“Oh? Joy’s never mentioned Chef Rouille.”

“Brigitte comes to us from Chantal, where she was the sauté chef. Before that, she was the sous-chef at La Belle Femme near Lincoln Center. Originally, however, Ms. Rouille was lured to New York from her native Quebec with an offer to serve as executive chef at Martinique’s downtown.”

The list of upscale eateries was impressive, but Brigitte Rouille’s work experience ran like a backward résumé. “From executive to sous to sauté chef?” I said. “Ms. Rouille’s career path seems upside down, doesn’t it?”

“Oui,” Dornier replied.

“So why was she hired?”

Dornier fidgeted with his expensive cat glasses. “Chef Keitel has known Brigitte for many years. When her life proved…how shall I say?…challenging…Tommy was magnanimous enough to offer the woman a chance to redeem her career.”

Challenging? What did that mean? I was about to ask, but we’d reached the double doors to the kitchen.

“I’m sure you’ll see, Ms. Cosi, that we run an efficient, professional shop.”

“Professional,” I repeated with a nod.

Oui. Although our sous-chef has had her ups and downs, Brigitte Rouille is quite capable of handling the kitchen with Chef Keitel away.”

Dornier pushed one of the two swinging padded doors, holding it open so I could move through. “Please enjoy visiting your daughter. I’ll return in a few minutes to escort you out again.”

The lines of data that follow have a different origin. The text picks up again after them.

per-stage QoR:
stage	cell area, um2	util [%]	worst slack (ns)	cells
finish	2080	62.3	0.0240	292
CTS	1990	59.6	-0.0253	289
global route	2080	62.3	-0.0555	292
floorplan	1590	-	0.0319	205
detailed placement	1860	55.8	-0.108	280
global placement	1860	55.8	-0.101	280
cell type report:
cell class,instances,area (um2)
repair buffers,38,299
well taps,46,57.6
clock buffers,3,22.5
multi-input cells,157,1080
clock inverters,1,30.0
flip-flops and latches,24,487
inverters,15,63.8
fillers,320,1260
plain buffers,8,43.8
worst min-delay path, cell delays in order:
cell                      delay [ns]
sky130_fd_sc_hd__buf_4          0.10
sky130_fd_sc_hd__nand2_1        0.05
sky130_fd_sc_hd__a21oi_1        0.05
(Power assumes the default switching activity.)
===== src/rtl/uart_txfifo.sv =====
// Transmit byte queue for the uart: power-of-two circular FIFO filled from the CPU bus,
// drained one byte at a time into the transmitter whenever it reports idle.
module uart_txfifo #(
    parameter int DEPTH_LOG2 = 4
) (
    input  logic                  clk,
    input  logic                  reset,
    input  logic                  wr,
    input  logic [7:0]            wr_data,
    output logic                  full,
    output logic                  empty,
    output logic [DEPTH_LOG2:0]   count,
    output logic                  overflow,
    input  logic                  clr_overflow,
    output logic                  uart_wr,
    output logic [7:0]            uart_data,
    input  logic                  uart_busy
);
    localparam int DEPTH = 1 << DEPTH_LOG2;
    localparam logic [DEPTH_LOG2:0] FULL_CNT = (DEPTH_LOG2+1)'(DEPTH);
    localparam logic [DEPTH_LOG2:0] PTR_ONE  = (DEPTH_LOG2+1)'(1);

    typedef enum logic [1:0] {S_IDLE, S_ISSUE, S_WAIT} state_t;

    logic [7:0]          r_mem [DEPTH];
    logic [DEPTH_LOG2:0] r_wptr, r_rptr;
    logic [DEPTH_LOG2:0] w_count;
    logic                w_full, w_empty, w_push, w_drop, w_pop;
    logic                r_overflow, r_uart_wr;
    logic [7:0]          r_uart_data;
    state_t              r_state, w_state_nxt;

    // One extra pointer bit distinguishes full from empty when the indices match.
    assign w_count = r_wptr - r_rptr;
    assign w_full  = (w_count == FULL_CNT);
    assign w_empty = (w_count == '0);
    assign w_push  = wr & ~w_full;
    assign w_drop  = wr & w_full;

    always_comb begin
        w_state_nxt = r_state;
        w_pop       = 1'b0;
        unique case (r_state)
            S_IDLE: begin
                if (!w_empty && !uart_busy) begin
                    w_pop       = 1'b1;
                    w_state_nxt = S_ISSUE;
                end
            end
            S_ISSUE: w_state_nxt = S_WAIT;
            S_WAIT:  if (!uart_busy) w_state_nxt = S_IDLE;
            default: w_state_nxt = S_IDLE;
        endcase
    end

    always_ff @(posedge clk) begin
        if (reset) begin
            r_state <= S_IDLE;
        end else begin
            r_state <= w_state_nxt;
        end
    end

    always_ff @(posedge clk) begin
        if (w_push) r_mem[r_wptr[DEPTH_LOG2-1:0]] <= wr_data;
    end

    always_ff @(posedge clk) begin
        if (reset) begin
            r_wptr      <= '0;
            r_rptr      <= '0;
            r_overflow  <= 1'b0;
            r_uart_wr   <= 1'b0;
            r_uart_data <= 8'h00;
        end else begin
            if (w_push) r_wptr <= r_wptr + PTR_ONE;
            if (w_pop) begin
                r_rptr      <= r_rptr + PTR_ONE;
                r_uart_data <= r_mem[r_rptr[DEPTH_LOG2-1:0]];
            end
            // Strobe is high exactly while the FSM sits in ISSUE.
            r_uart_wr <= w_pop;
            if (w_drop)            r_overflow <= 1'b1;
            else if (clr_overflow) r_overflow <= 1'b0;
        end
    end

    assign full      = w_full;
    assign empty     = w_empty;
    assign count     = w_count;
    assign overflow  = r_overflow;
    assign uart_wr   = r_uart_wr;
    assign uart_data = r_uart_data;
endmodule

===== config.mk =====
export PLATFORM = sky130hd
export DESIGN_NAME = uart_txfifo
export DESIGN_NICKNAME = d
export VERILOG_FILES = /design/src/rtl/uart_txfifo.sv
export SDC_FILE = /design/constraint.sdc
export NUM_CORES = 1
export LEC_CHECK = 0
export CAP_MARGIN = 0
export CORE_ASPECT_RATIO = 0.9
export CORE_MARGIN = 2
export CORE_UTILIZATION = 30
export CTS_CLUSTER_DIAMETER = 200
export DETAILED_ROUTE_END_ITERATION = 7
export PLACE_DENSITY = 0.53
export REMOVE_ABC_BUFFERS = 1
export SLEW_MARGIN = 20
export SYNTH_ARGS = -nofsm -noshare
export SYNTH_HDL_FRONTEND = slang
export SYNTH_SLANG_ARGS = --single-unit

===== constraint.sdc =====
create_clock -name clk -period 4.17 [get_ports clk]
set_input_delay 0.834 -clock clk [delete_from_list [all_inputs] [get_ports clk]]
set_output_delay 0.834 -clock clk [all_outputs]
set_load 0.02 [all_outputs]

==> results of run 1 <==
[synthesized netlist by cell type (2+ instances only)]
library cell	count	area, um2
a21oi_1	17	85.1
and3_1	13	81.3
buf_2	4	20.0
buf_4	4	30.0
buf_6	3	33.8
clkbuf_1	5	18.8
dfxtp_1	22	440
edfxtp_1	128	3840
ha_1	9	113
inv_1	7	26.3
mux2_1	2	22.5
mux2_2	3	33.8
mux2i_1	2	20.0
mux4_2	32	721
nand2_1	7	26.3
nand2b_1	3	18.8
nand3_1	2	10.0
nand3b_1	3	22.5
nor2_1	9	33.8
nor2b_1	8	50.1
nor3_1	3	15.0
nor3b_1	3	22.5
o21ai_0	13	65.1
o22ai_1	14	87.6
or3_1	4	25.0
or4_1	8	60.1
xor2_1	2	17.5
[cell type report]
class	instances	area, um2
Fill cell	1868	12700
Sequential cell	150	4290
Multi-Input combinational cell	171	1690
Clock buffer	20	437
Timing Repair Buffer	36	343
Tap cell	255	319
Clock inverter	12	149
Inverter	7	26.3
[how the worst min path moves through the flow]
stage,depth (start not counted),end,slack (ns),from
floorplan,2,r_state[1],0.45,r_state[0]
finish,2,uart_data[7],0.48,uart_data[7]
CTS,2,uart_data[7],0.48,uart_data[7]
global placement,2,r_state[1],0.46,r_state[0]
detailed placement,2,uart_data[7],0.47,uart_data[7]
global route,2,uart_data[0],0.50,uart_data[0]
[critical path: cells and delay by family (launching register included)]
kind,cells,cell delay [ns]
compound gates,1,0.29
fa+ha+maj,2,0.68
buf+inv,3,0.84
flops,1,0.40
simple gates,2,0.45
[sequential cells by signal, summed over array words and instances (netlist names)]
register,cells
r_mem,128
uart_data,8
r_rptr,5
r_wptr,5
r_state,2
overflow,1
uart_wr,1
[routing by layer]
layer,wire (um),vias to the layer above,global-route usage
li1,-,1469,-
met1,5910,1666,0.162
met2,6270,49,0.198
met3,474,9,0.0364
met4,101,0,0.0336
met5,0,-,0
[power by group through the flow]
stage	clock network (W)	logic (W)	registers (W)
after floorplan	0	0.000643	0.00191
after global placement	0	0.00121	0.00180
after global routing	0.00163	0.00131	0.00178
final	0.00154	0.00121	0.00177
after detailed placement	0	0.00122	0.00180
after CTS	0.00157	0.00123	0.00177
[per-stage QoR]
| step | total power (W) | hold WS, ns | util |
|---|---|---|---|
| after global placement | 0.00300 | 0.464 | 0.333 |
| after CTS | 0.00456 | 0.478 | 0.363 |
| final | 0.00452 | 0.475 | 0.363 |
| after detailed placement | 0.00302 | 0.471 | 0.333 |
| after global routing | 0.00471 | 0.499 | 0.363 |
| after floorplan | 0.00255 | 0.447 | - |
[placed cells by master (no fill, tap or decap), types with 8 or more instances in the layout]
| cell | instances |
|---|---|
| edfxtp_1 | 128 |
| mux4_2 | 32 |
| clkdlybuf4s50_1 | 29 |
| dfxtp_1 | 21 |
| a21oi_1 | 17 |
| clkbuf_16 | 17 |
| o22ai_1 | 14 |
| and3_1 | 13 |
| o21ai_0 | 13 |
| nor2_1 | 9 |
| ha_1 | 9 |
| nor2b_1 | 8 |
| or4_1 | 8 |
[cell families (layout without fill, tap and decap cells)]
logic type,after synthesis,after routing,synth area share
buffers and inverters,24,75,0.0217
xor gates and xnor gates,3,3,0.00554
muxes,39,39,0.131
adders and majority gates,10,10,0.0217
DFF,150,150,0.702
AOI/OAI and AO/OA,49,49,0.0490
and+or+nand+nor,70,70,0.0697
==> flow_metrics.tcl, run 1 <==
set metrics [dict create \
    start_kind "register" \
    status "finished clean" \
    pin_count 30 \
    io_buffers 29 \
    rsz0062_at_grt "false" \
    clk_pin_slew_ns 0.06 \
    async_reset_ff_frac 0 \
    die_w_um 154 \
    num_vias 3193 \
    grt_pass1_vias 3222 \
    sw_frac_of_total 0.290 \
    crit_path_end "full" \
    ir_worst_vdd_uv 331 \
    setup_violations 0 \
    ys_warn_count 0 \
    fin_crit_ns 3.91 \
    antenna_left 0 \
    power_frac_comb 0.268 \
    timing.rr.start "r_wptr[0]" \
    worst-setup-path-type "register to output pin" \
    grt_use_total 0.123 \
    antenna_found_initial 0 \
    cp_slowest_cell "clkdlybuf4s50_1" \
    start_util 0.305 \
    ys_seq_area_frac 0.702 \
    r2r-end "r_mem[7][1]" \
    vias_per_cell 4.90 \
    crit_chain "inv_1 > ha_1 > inv_1 > fa_1 > nor3b_1 > nand4b_2 > a211oi_4 > clkdlybuf4s50_1" \
    drt-total-wl_um 12800 \
    drc 0 \
    drtIter0Drc 292 \
    ctsHoldBuffers 0 \
    max_freq_mhz 256 \
    postSynthAreaPerCell_um2 17.7 \
    final_cell_area_um2 7250 \
    dieHeight_um 139 \
    critPathLaunch "r_wptr[0]" \
    crit_top_cell "inv_1" \
    grt_max_degree 36 \
    crit_required_ns 3.34 \
    endpoint_kind "output pin" \
    cts_root_buf "clkbuf_16" \
    crit_fanout 5 \
    drv_cap 0 \
    netlist_area_um2 6100 \
    hpwl_um 7830 \
    leakagePower_nw 2.33 \
    hold_viol 0 \
    setup_slack_ns 0.264 \
    numCtsBuffers 17 \
    drive_gt1_frac 0.194 \
    pre_cts_slack_ns 0.729 \
    cts_tree "built" \
    grt_pass1_wl_um 19100 \
    hp-class "register to register" \
    synth.distinct_cells 42 \
    p_int_w 0.00321 \
    setup_tns_ns 0 \
    place_inst 619 \
    cts_buffer_depth 2 \
    synth_edf_count 128 \
    nets 406 \
    netlist_instances 345 \
    reg2reg_slack_ns 0.90 \
    area_delta_synth_final_pct 18.7 \
    final_cell_count_no_fill 651 \
    place.gp.congestion 0.756 \
    power_density_nw_per_um2 623 \
    tightestPinTransition_ns 1.10 \
    die_area_um2 21500 \
    cp.arrival_ns 3.07 \
    h-tree-depth 4 \
    clock_sinks 150 \
    overflow 0 \
    p_clk_frac 0.340 \
    r2r_cells 10 \
    final-max-slew-violation-count 0 \
    cts_setup_buffers 0 \
    ys_ff_latch 150 \
    rows 49 \
    core_um2 20000 \
    max_stage_delay_ns 0.64 \
    slew_headroom 0.263 \
    firstDrtPassIters 4 \
    seq_power_share 0.391 \
    power.switching_w 0.00131 \
    placed_area_um2 6660 \
    wl_per_cell_um 19.6 \
    period_share 0.937 \
    clkLatencyLatePin_ns 0.42 \
    finalClockSkew_ns 0.00642 \
    synth_flop_cell "edfxtp_1" \
    diodes 0 \
    cts_resized 0 \
]
Note: power is estimated with default switching activity, not from simulation.
==> inputs of run 2 (changes only) <==
- HOLD_SLACK_MARGIN: default -> 0.08
==> results of run 2 <==
Same layout as run 1: the final DEF is identical, and so are final timing and power.
`src/rtl/calc1_port_driver.sv`:
```
// Request sequencer for one calc1 requester port: serialises a host operation into
// calc1's two-cycle cmd/data protocol and returns the response with a latency count.
module calc1_port_driver #(
    parameter int TIMEOUT_CYCLES = 64
) (
    input  logic        c_clk,
    input  logic        reset_n,
    input  logic        req_valid,
    output logic        req_ready,
    input  logic [3:0]  req_cmd,
    input  logic [31:0] req_op1,
    input  logic [31:0] req_op2,
    output logic [3:0]  cmd_out,
    output logic [31:0] data_out,
    input  logic [1:0]  calc_resp_in,
    input  logic [31:0] calc_data_in,
    output logic        rsp_valid,
    input  logic        rsp_ready,
    output logic [1:0]  rsp_resp,
    output logic [31:0] rsp_data,
    output logic [7:0]  rsp_latency,
    output logic        spurious_resp
);

    typedef enum logic [2:0] {
        S_IDLE  = 3'd0,
        S_SEND1 = 3'd1,
        S_SEND2 = 3'd2,
        S_WAIT  = 3'd3,
        S_HOLD  = 3'd4
    } state_t;

    localparam logic [7:0] TIMEOUT_LAST = 8'(TIMEOUT_CYCLES - 1);
    localparam logic [7:0] TIMEOUT_LAT  = (TIMEOUT_CYCLES > 255) ? 8'd255 : 8'(TIMEOUT_CYCLES);

    state_t      state_reg, state_next;
    logic [3:0]  cmd_reg, cmd_next;
    logic [31:0] op1_reg, op1_next;
    logic [31:0] op2_reg, op2_next;
    logic [7:0]  count_reg, count_next;
    logic [1:0]  resp_reg, resp_next;
    logic [31:0] data_reg, data_next;
    logic [7:0]  lat_reg, lat_next;
    logic        spurious_reg, spurious_next;

    always_ff @(posedge c_clk or negedge reset_n) begin
        if (!reset_n) begin
            state_reg    <= S_IDLE;
            cmd_reg      <= '0;
            op1_reg      <= '0;
            op2_reg      <= '0;
            count_reg    <= '0;
            resp_reg     <= '0;
            data_reg     <= '0;
            lat_reg      <= '0;
            spurious_reg <= 1'b0;
        end else begin
            state_reg    <= state_next;
            cmd_reg      <= cmd_next;
            op1_reg      <= op1_next;
            op2_reg      <= op2_next;
            count_reg    <= count_next;
            resp_reg     <= resp_next;
            data_reg     <= data_next;
            lat_reg      <= lat_next;
            spurious_reg <= spurious_next;
        end
    end

    always_comb begin
        state_next    = state_reg;
        cmd_next      = cmd_reg;
        op1_next      = op1_reg;
        op2_next      = op2_reg;
        count_next    = count_reg;
        resp_next     = resp_reg;
        data_next     = data_reg;
        lat_next      = lat_reg;
        // A response is only legal while waiting; anything else is flagged but ignored.
        spurious_next = spurious_reg | ((state_reg != S_WAIT) && (calc_resp_in != 2'd0));

        case (state_reg)
            S_IDLE: begin
                if (req_valid) begin
                    cmd_next = req_cmd;
                    op1_next = req_op1;
                    op2_next = req_op2;
                    if (req_cmd != 4'd0) begin
                        state_next = S_SEND1;
                    end else begin
                        resp_next  = 2'd0;
                        data_next  = '0;
                        lat_next   = '0;
                        state_next = S_HOLD;
                    end
                end
            end
            S_SEND1: state_next = S_SEND2;
            S_SEND2: begin
                count_next = '0;
                state_next = S_WAIT;
            end
            S_WAIT: begin
                count_next = (count_reg == 8'hFF) ? count_reg : count_reg + 8'd1;
                if (calc_resp_in != 2'd0) begin
                    resp_next  = calc_resp_in;
                    data_next  = (calc_resp_in == 2'd1) ? calc_data_in : '0;
                    lat_next   = count_reg;
                    state_next = S_HOLD;
                end else if (count_reg == TIMEOUT_LAST) begin
                    resp_next  = 2'd3;
                    data_next  = '0;
                    lat_next   = TIMEOUT_LAT;
                    state_next = S_HOLD;
                end
            end
            S_HOLD: begin
                if (rsp_ready) state_next = S_IDLE;
            end
            default: state_next = S_IDLE;
        endcase
    end

    always_comb begin
        cmd_out  = '0;
        data_out = '0;
        if (state_reg == S_SEND1) begin
            cmd_out  = cmd_reg;
            data_out = op1_reg;
        end else if (state_reg == S_SEND2) begin
            data_out = op2_reg;
        end
    end

    assign req_ready     = (state_reg == S_IDLE);
    assign rsp_valid     = (state_reg == S_HOLD);
    assign rsp_resp      = resp_reg;
    assign rsp_data      = data_reg;
    assign rsp_latency   = lat_reg;
    assign spurious_resp = spurious_reg;

endmodule

```
`config.mk`:
```
export PLATFORM = sky130hd
export DESIGN_NAME = calc1_port_driver
export DESIGN_NICKNAME = d
export VERILOG_FILES = /design/src/rtl/calc1_port_driver.sv
export SDC_FILE = /design/constraint.sdc
export NUM_CORES = 1
export LEC_CHECK = 0
export CORE_MARGIN = 4
export CORE_UTILIZATION = 41
export CTS_BUF_LIST = sky130_fd_sc_hd__clkbuf_16
export CTS_CLUSTER_DIAMETER = 120
export DETAILED_ROUTE_END_ITERATION = 6
export PLACE_DENSITY = 0.78
export SLEW_MARGIN = 40
export SYNTH_ARGS = -nofsm -noshare
export SYNTH_HDL_FRONTEND = slang
export SYNTH_SLANG_ARGS = --single-unit
```
`constraint.sdc`:
```
create_clock -name c_clk -period 1.7 [get_ports c_clk]
set_input_delay 0.34 -clock c_clk [delete_from_list [all_inputs] [get_ports c_clk]]
set_output_delay 0.34 -clock c_clk [all_outputs]
set_load 0.03 [all_outputs]
```
==> summary.txt, run 1 <==
Routing
  – Post-route ant nets: 0
  – Final wirelength: 16730 um
  – Avg WL per Cell: roughly 21 um
  – Vias: 4213
  – Iteration-0 DRC Markers: 170
  – DRC Markers: 0
  – First drt pass iteration count: 5
  – Via density per instance: 5.319

STA
  – Worst Clk Skew: 4.031 ps
  – Final setup TNS: -35890 ps
  – Final Setup Violations: 151
  – Period utilization: 1.221
  – Fmax: approximately 480 MHz
  – Slew Limit Fails: 0
  – RSZ-0062 raised after global routing: yes
  – Actual slew at the worst max-slew pin: 503.7 ps
  – Setup ws final: -375.2 ps
  – Worst slew margin: 0.6642
  – Final hold violations: 0
  – Period minus WS final: a little over 2000 ps

Die
  – Die X: 120.5 um
  – Die area: between 10000 and 15000 um2
  – CORE AREA: ~12000 um2
  – Height of the die: 120.5 um
  – I/O Pins: 187
  – Rows: 40
  – Initial Util: 0.4247

Synth
  – Synth Cell Area: 5186 um2
  – Register area share after synthesis: 0.5887
  – FF+latch count, synth: 122
  – Mapped Nets: 465
  – Synth Area per Inst: 14.49 um2
  – Mapped Cells: around 360
  – Synth Warn #: 0
  – Yosys cell types: 46

Cells and area
  – Fin nets: approximately 720
  – # diodes: 0
  – Share of cells above drive strength 1: 0.4679
  – Layout fillers: 749
  – Area Growth Syn to Fin: 78.84%

Outcome
  – Status: complete, but fails checks
  – Failing checks: setup timing

Clock tree
  – CTS root buf: clkbuf_16
  – Clk_lat worst skew: 420 ps
  – Maximum root-to-sink buffer count: 2
  – Num CTS Buffers: 17
  – H-tree levels: 4
  – CTS clk-pin slew, worst paths: around 50 ps
  – CTS tree: done
  – Clock Sinks: 122

Hold path
  – Hold Path Class: reg2reg
  – Hold Crit Start: rsp_resp[0]

Power
  – PwrDens: a little over 2000 nW/um2
  – Total power: 19.15 mW
  – VDD IR max: 0.001322 V
  – Leak pwr: 4.381 nW

Global route
  – Vias in the first global route: ~4600
  – Antenna violations before repair: 0
  – Overall Global Routing Usage: 0.2206
  – First-pass GRT wire length: 24700 um
  – Grt ovf: 0
  – Largest net degree at the start of global routing: 81

Critical path
  – Crit Path Max Fanout: 10
  – Critical path type: reg2out
  – Crit path DAT: 1740 ps
  – Worst Setup SP: state_reg[2]
  – Req. time, crit path: 1360 ps
  – FF-to-FF Start: state_reg[2]
  – Critical path launch point type: flop
  – Crit. End Element: output pin

Run
  – Max Cap Violations: 0

Placed design
  – Detailed Place HPWL: 9980 um
  – PortBufs: ~190
  – Placer Congestion: 0.8195
==> through the flow <==
stage	instances	util	hold WS, ps	setup WS [ps]	cell area [um2]
after global placement	724	0.6282	410.6	-227.0	7671
after detailed placement	724	0.6282	413.0	-247.6	7671
after floorplan	358	-	44.41	-25.37	5472
final	792	0.7595	495.5	-375.2	9275
after CTS	780	0.7270	485.9	-389.4	8879
after global routing	792	0.7595	500.6	-446.7	9275
==> layer usage <==
| layer | track usage | up-vias | routed length [um] |
|---|---|---|---|
| met2 | 0.3681 | 185 | 8583 |
| met3 | 0.07530 | 22 | 1243 |
| met1 | 0.2660 | 2129 | 6666 |
| met4 | 0.07932 | 0 | 236 |
| li1 | - | 1877 | - |
| met5 | 0 | - | 0 |
==> path summary, 6_finish.rpt <==
kind	end	cells past startpoint	slack [ps]
worst max-delay path	data_out[31]	5	-380
worst min-delay path	rsp_resp[0]	1	500
worst max register to register	rsp_data[15]	9	-290
worst min register to register	rsp_resp[0]	1	500
max in group asynchronous	count_reg[7]	3	730
min in group asynchronous	rsp_latency[1]	3	530
==> synthesized netlist by cell type, drive strengths merged <==
| master | n | area (um2) |
|---|---|---|
| nor2 | 5 | 21.27 |
| mux2i | 2 | 20.02 |
| a221oi | 1 | 26.28 |
| and3 | 3 | 20.02 |
| and2 | 6 | 40.04 |
| nand4b | 2 | 17.52 |
| nor2b | 1 | 13.76 |
| and4bb | 1 | 12.51 |
| nand3 | 1 | 10.01 |
| a31oi | 3 | 18.77 |
| nand2 | 4 | 15.01 |
| inv | 5 | 18.77 |
| a311oi | 1 | 8.760 |
| mux2 | 69 | 777.0 |
| a22o | 74 | 676.9 |
| clkbuf | 5 | 18.77 |
| o41ai | 1 | 8.760 |
| nand4 | 1 | 6.260 |
| o32ai | 1 | 8.760 |
| nor4 | 2 | 27.53 |
| ha | 1 | 12.51 |
| nor3 | 4 | 31.28 |
| nor3b | 1 | 12.51 |
| a41oi | 1 | 8.760 |
| nand3b | 1 | 20.02 |
| buf | 20 | 141.4 |
| a211oi | 1 | 7.510 |
| dfrtp | 122 | 3053 |
| o21ai | 5 | 25.02 |
| nand2b | 3 | 26.27 |
| o2bb2ai | 2 | 17.52 |
| o22ai | 1 | 6.260 |
| o31a | 1 | 10.01 |
| a21oi | 5 | 28.78 |
| a41o | 1 | 10.01 |
| xnor2 | 1 | 8.760 |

“Thank you,” I said, and stepped inside.

Even though a huge, stainless steel service counter blocked a clear view of the entire kitchen, amazing aromas immediately enveloped me. I recognized the tang of fresh-cut scallions, the piquant bite of garlic, the brightness of wine reduction.

Unfortunately, the riot of appetizing scents was quickly upstaged by the sounds of an actual riot. I heard a loud crash, as if a plate had been smashed to the floor. Someone screamed. Another plate was broken, and a woman began shouting in a pronounced French accent.

“Do you hear me?! Écoutez-moi! You are an idiot, and your technique is shit!”

“You don’t know what you’re talking about,” a male voice calmly answered.

An echoing clang came next, as if a pan had been thrown down. “If you back talk to me again,” the woman yelled, “I will fire you!”

“You can’t fire me!” the man replied. “I’ve got a contract, just like you and Keitel. So screw you, Brigitte!”

Brigitte? I thought. The woman shouting must be Brigitte Rouille, the executive sous-chef from Quebec. Obviously, the woman was having a disagreement with her kitchen staff.

I stood by the double doors, frozen like some party guest who’d arrived early to find her married hosts at each other’s throats. What do I do? Go in anyway? Wait till things calm down? Come back later?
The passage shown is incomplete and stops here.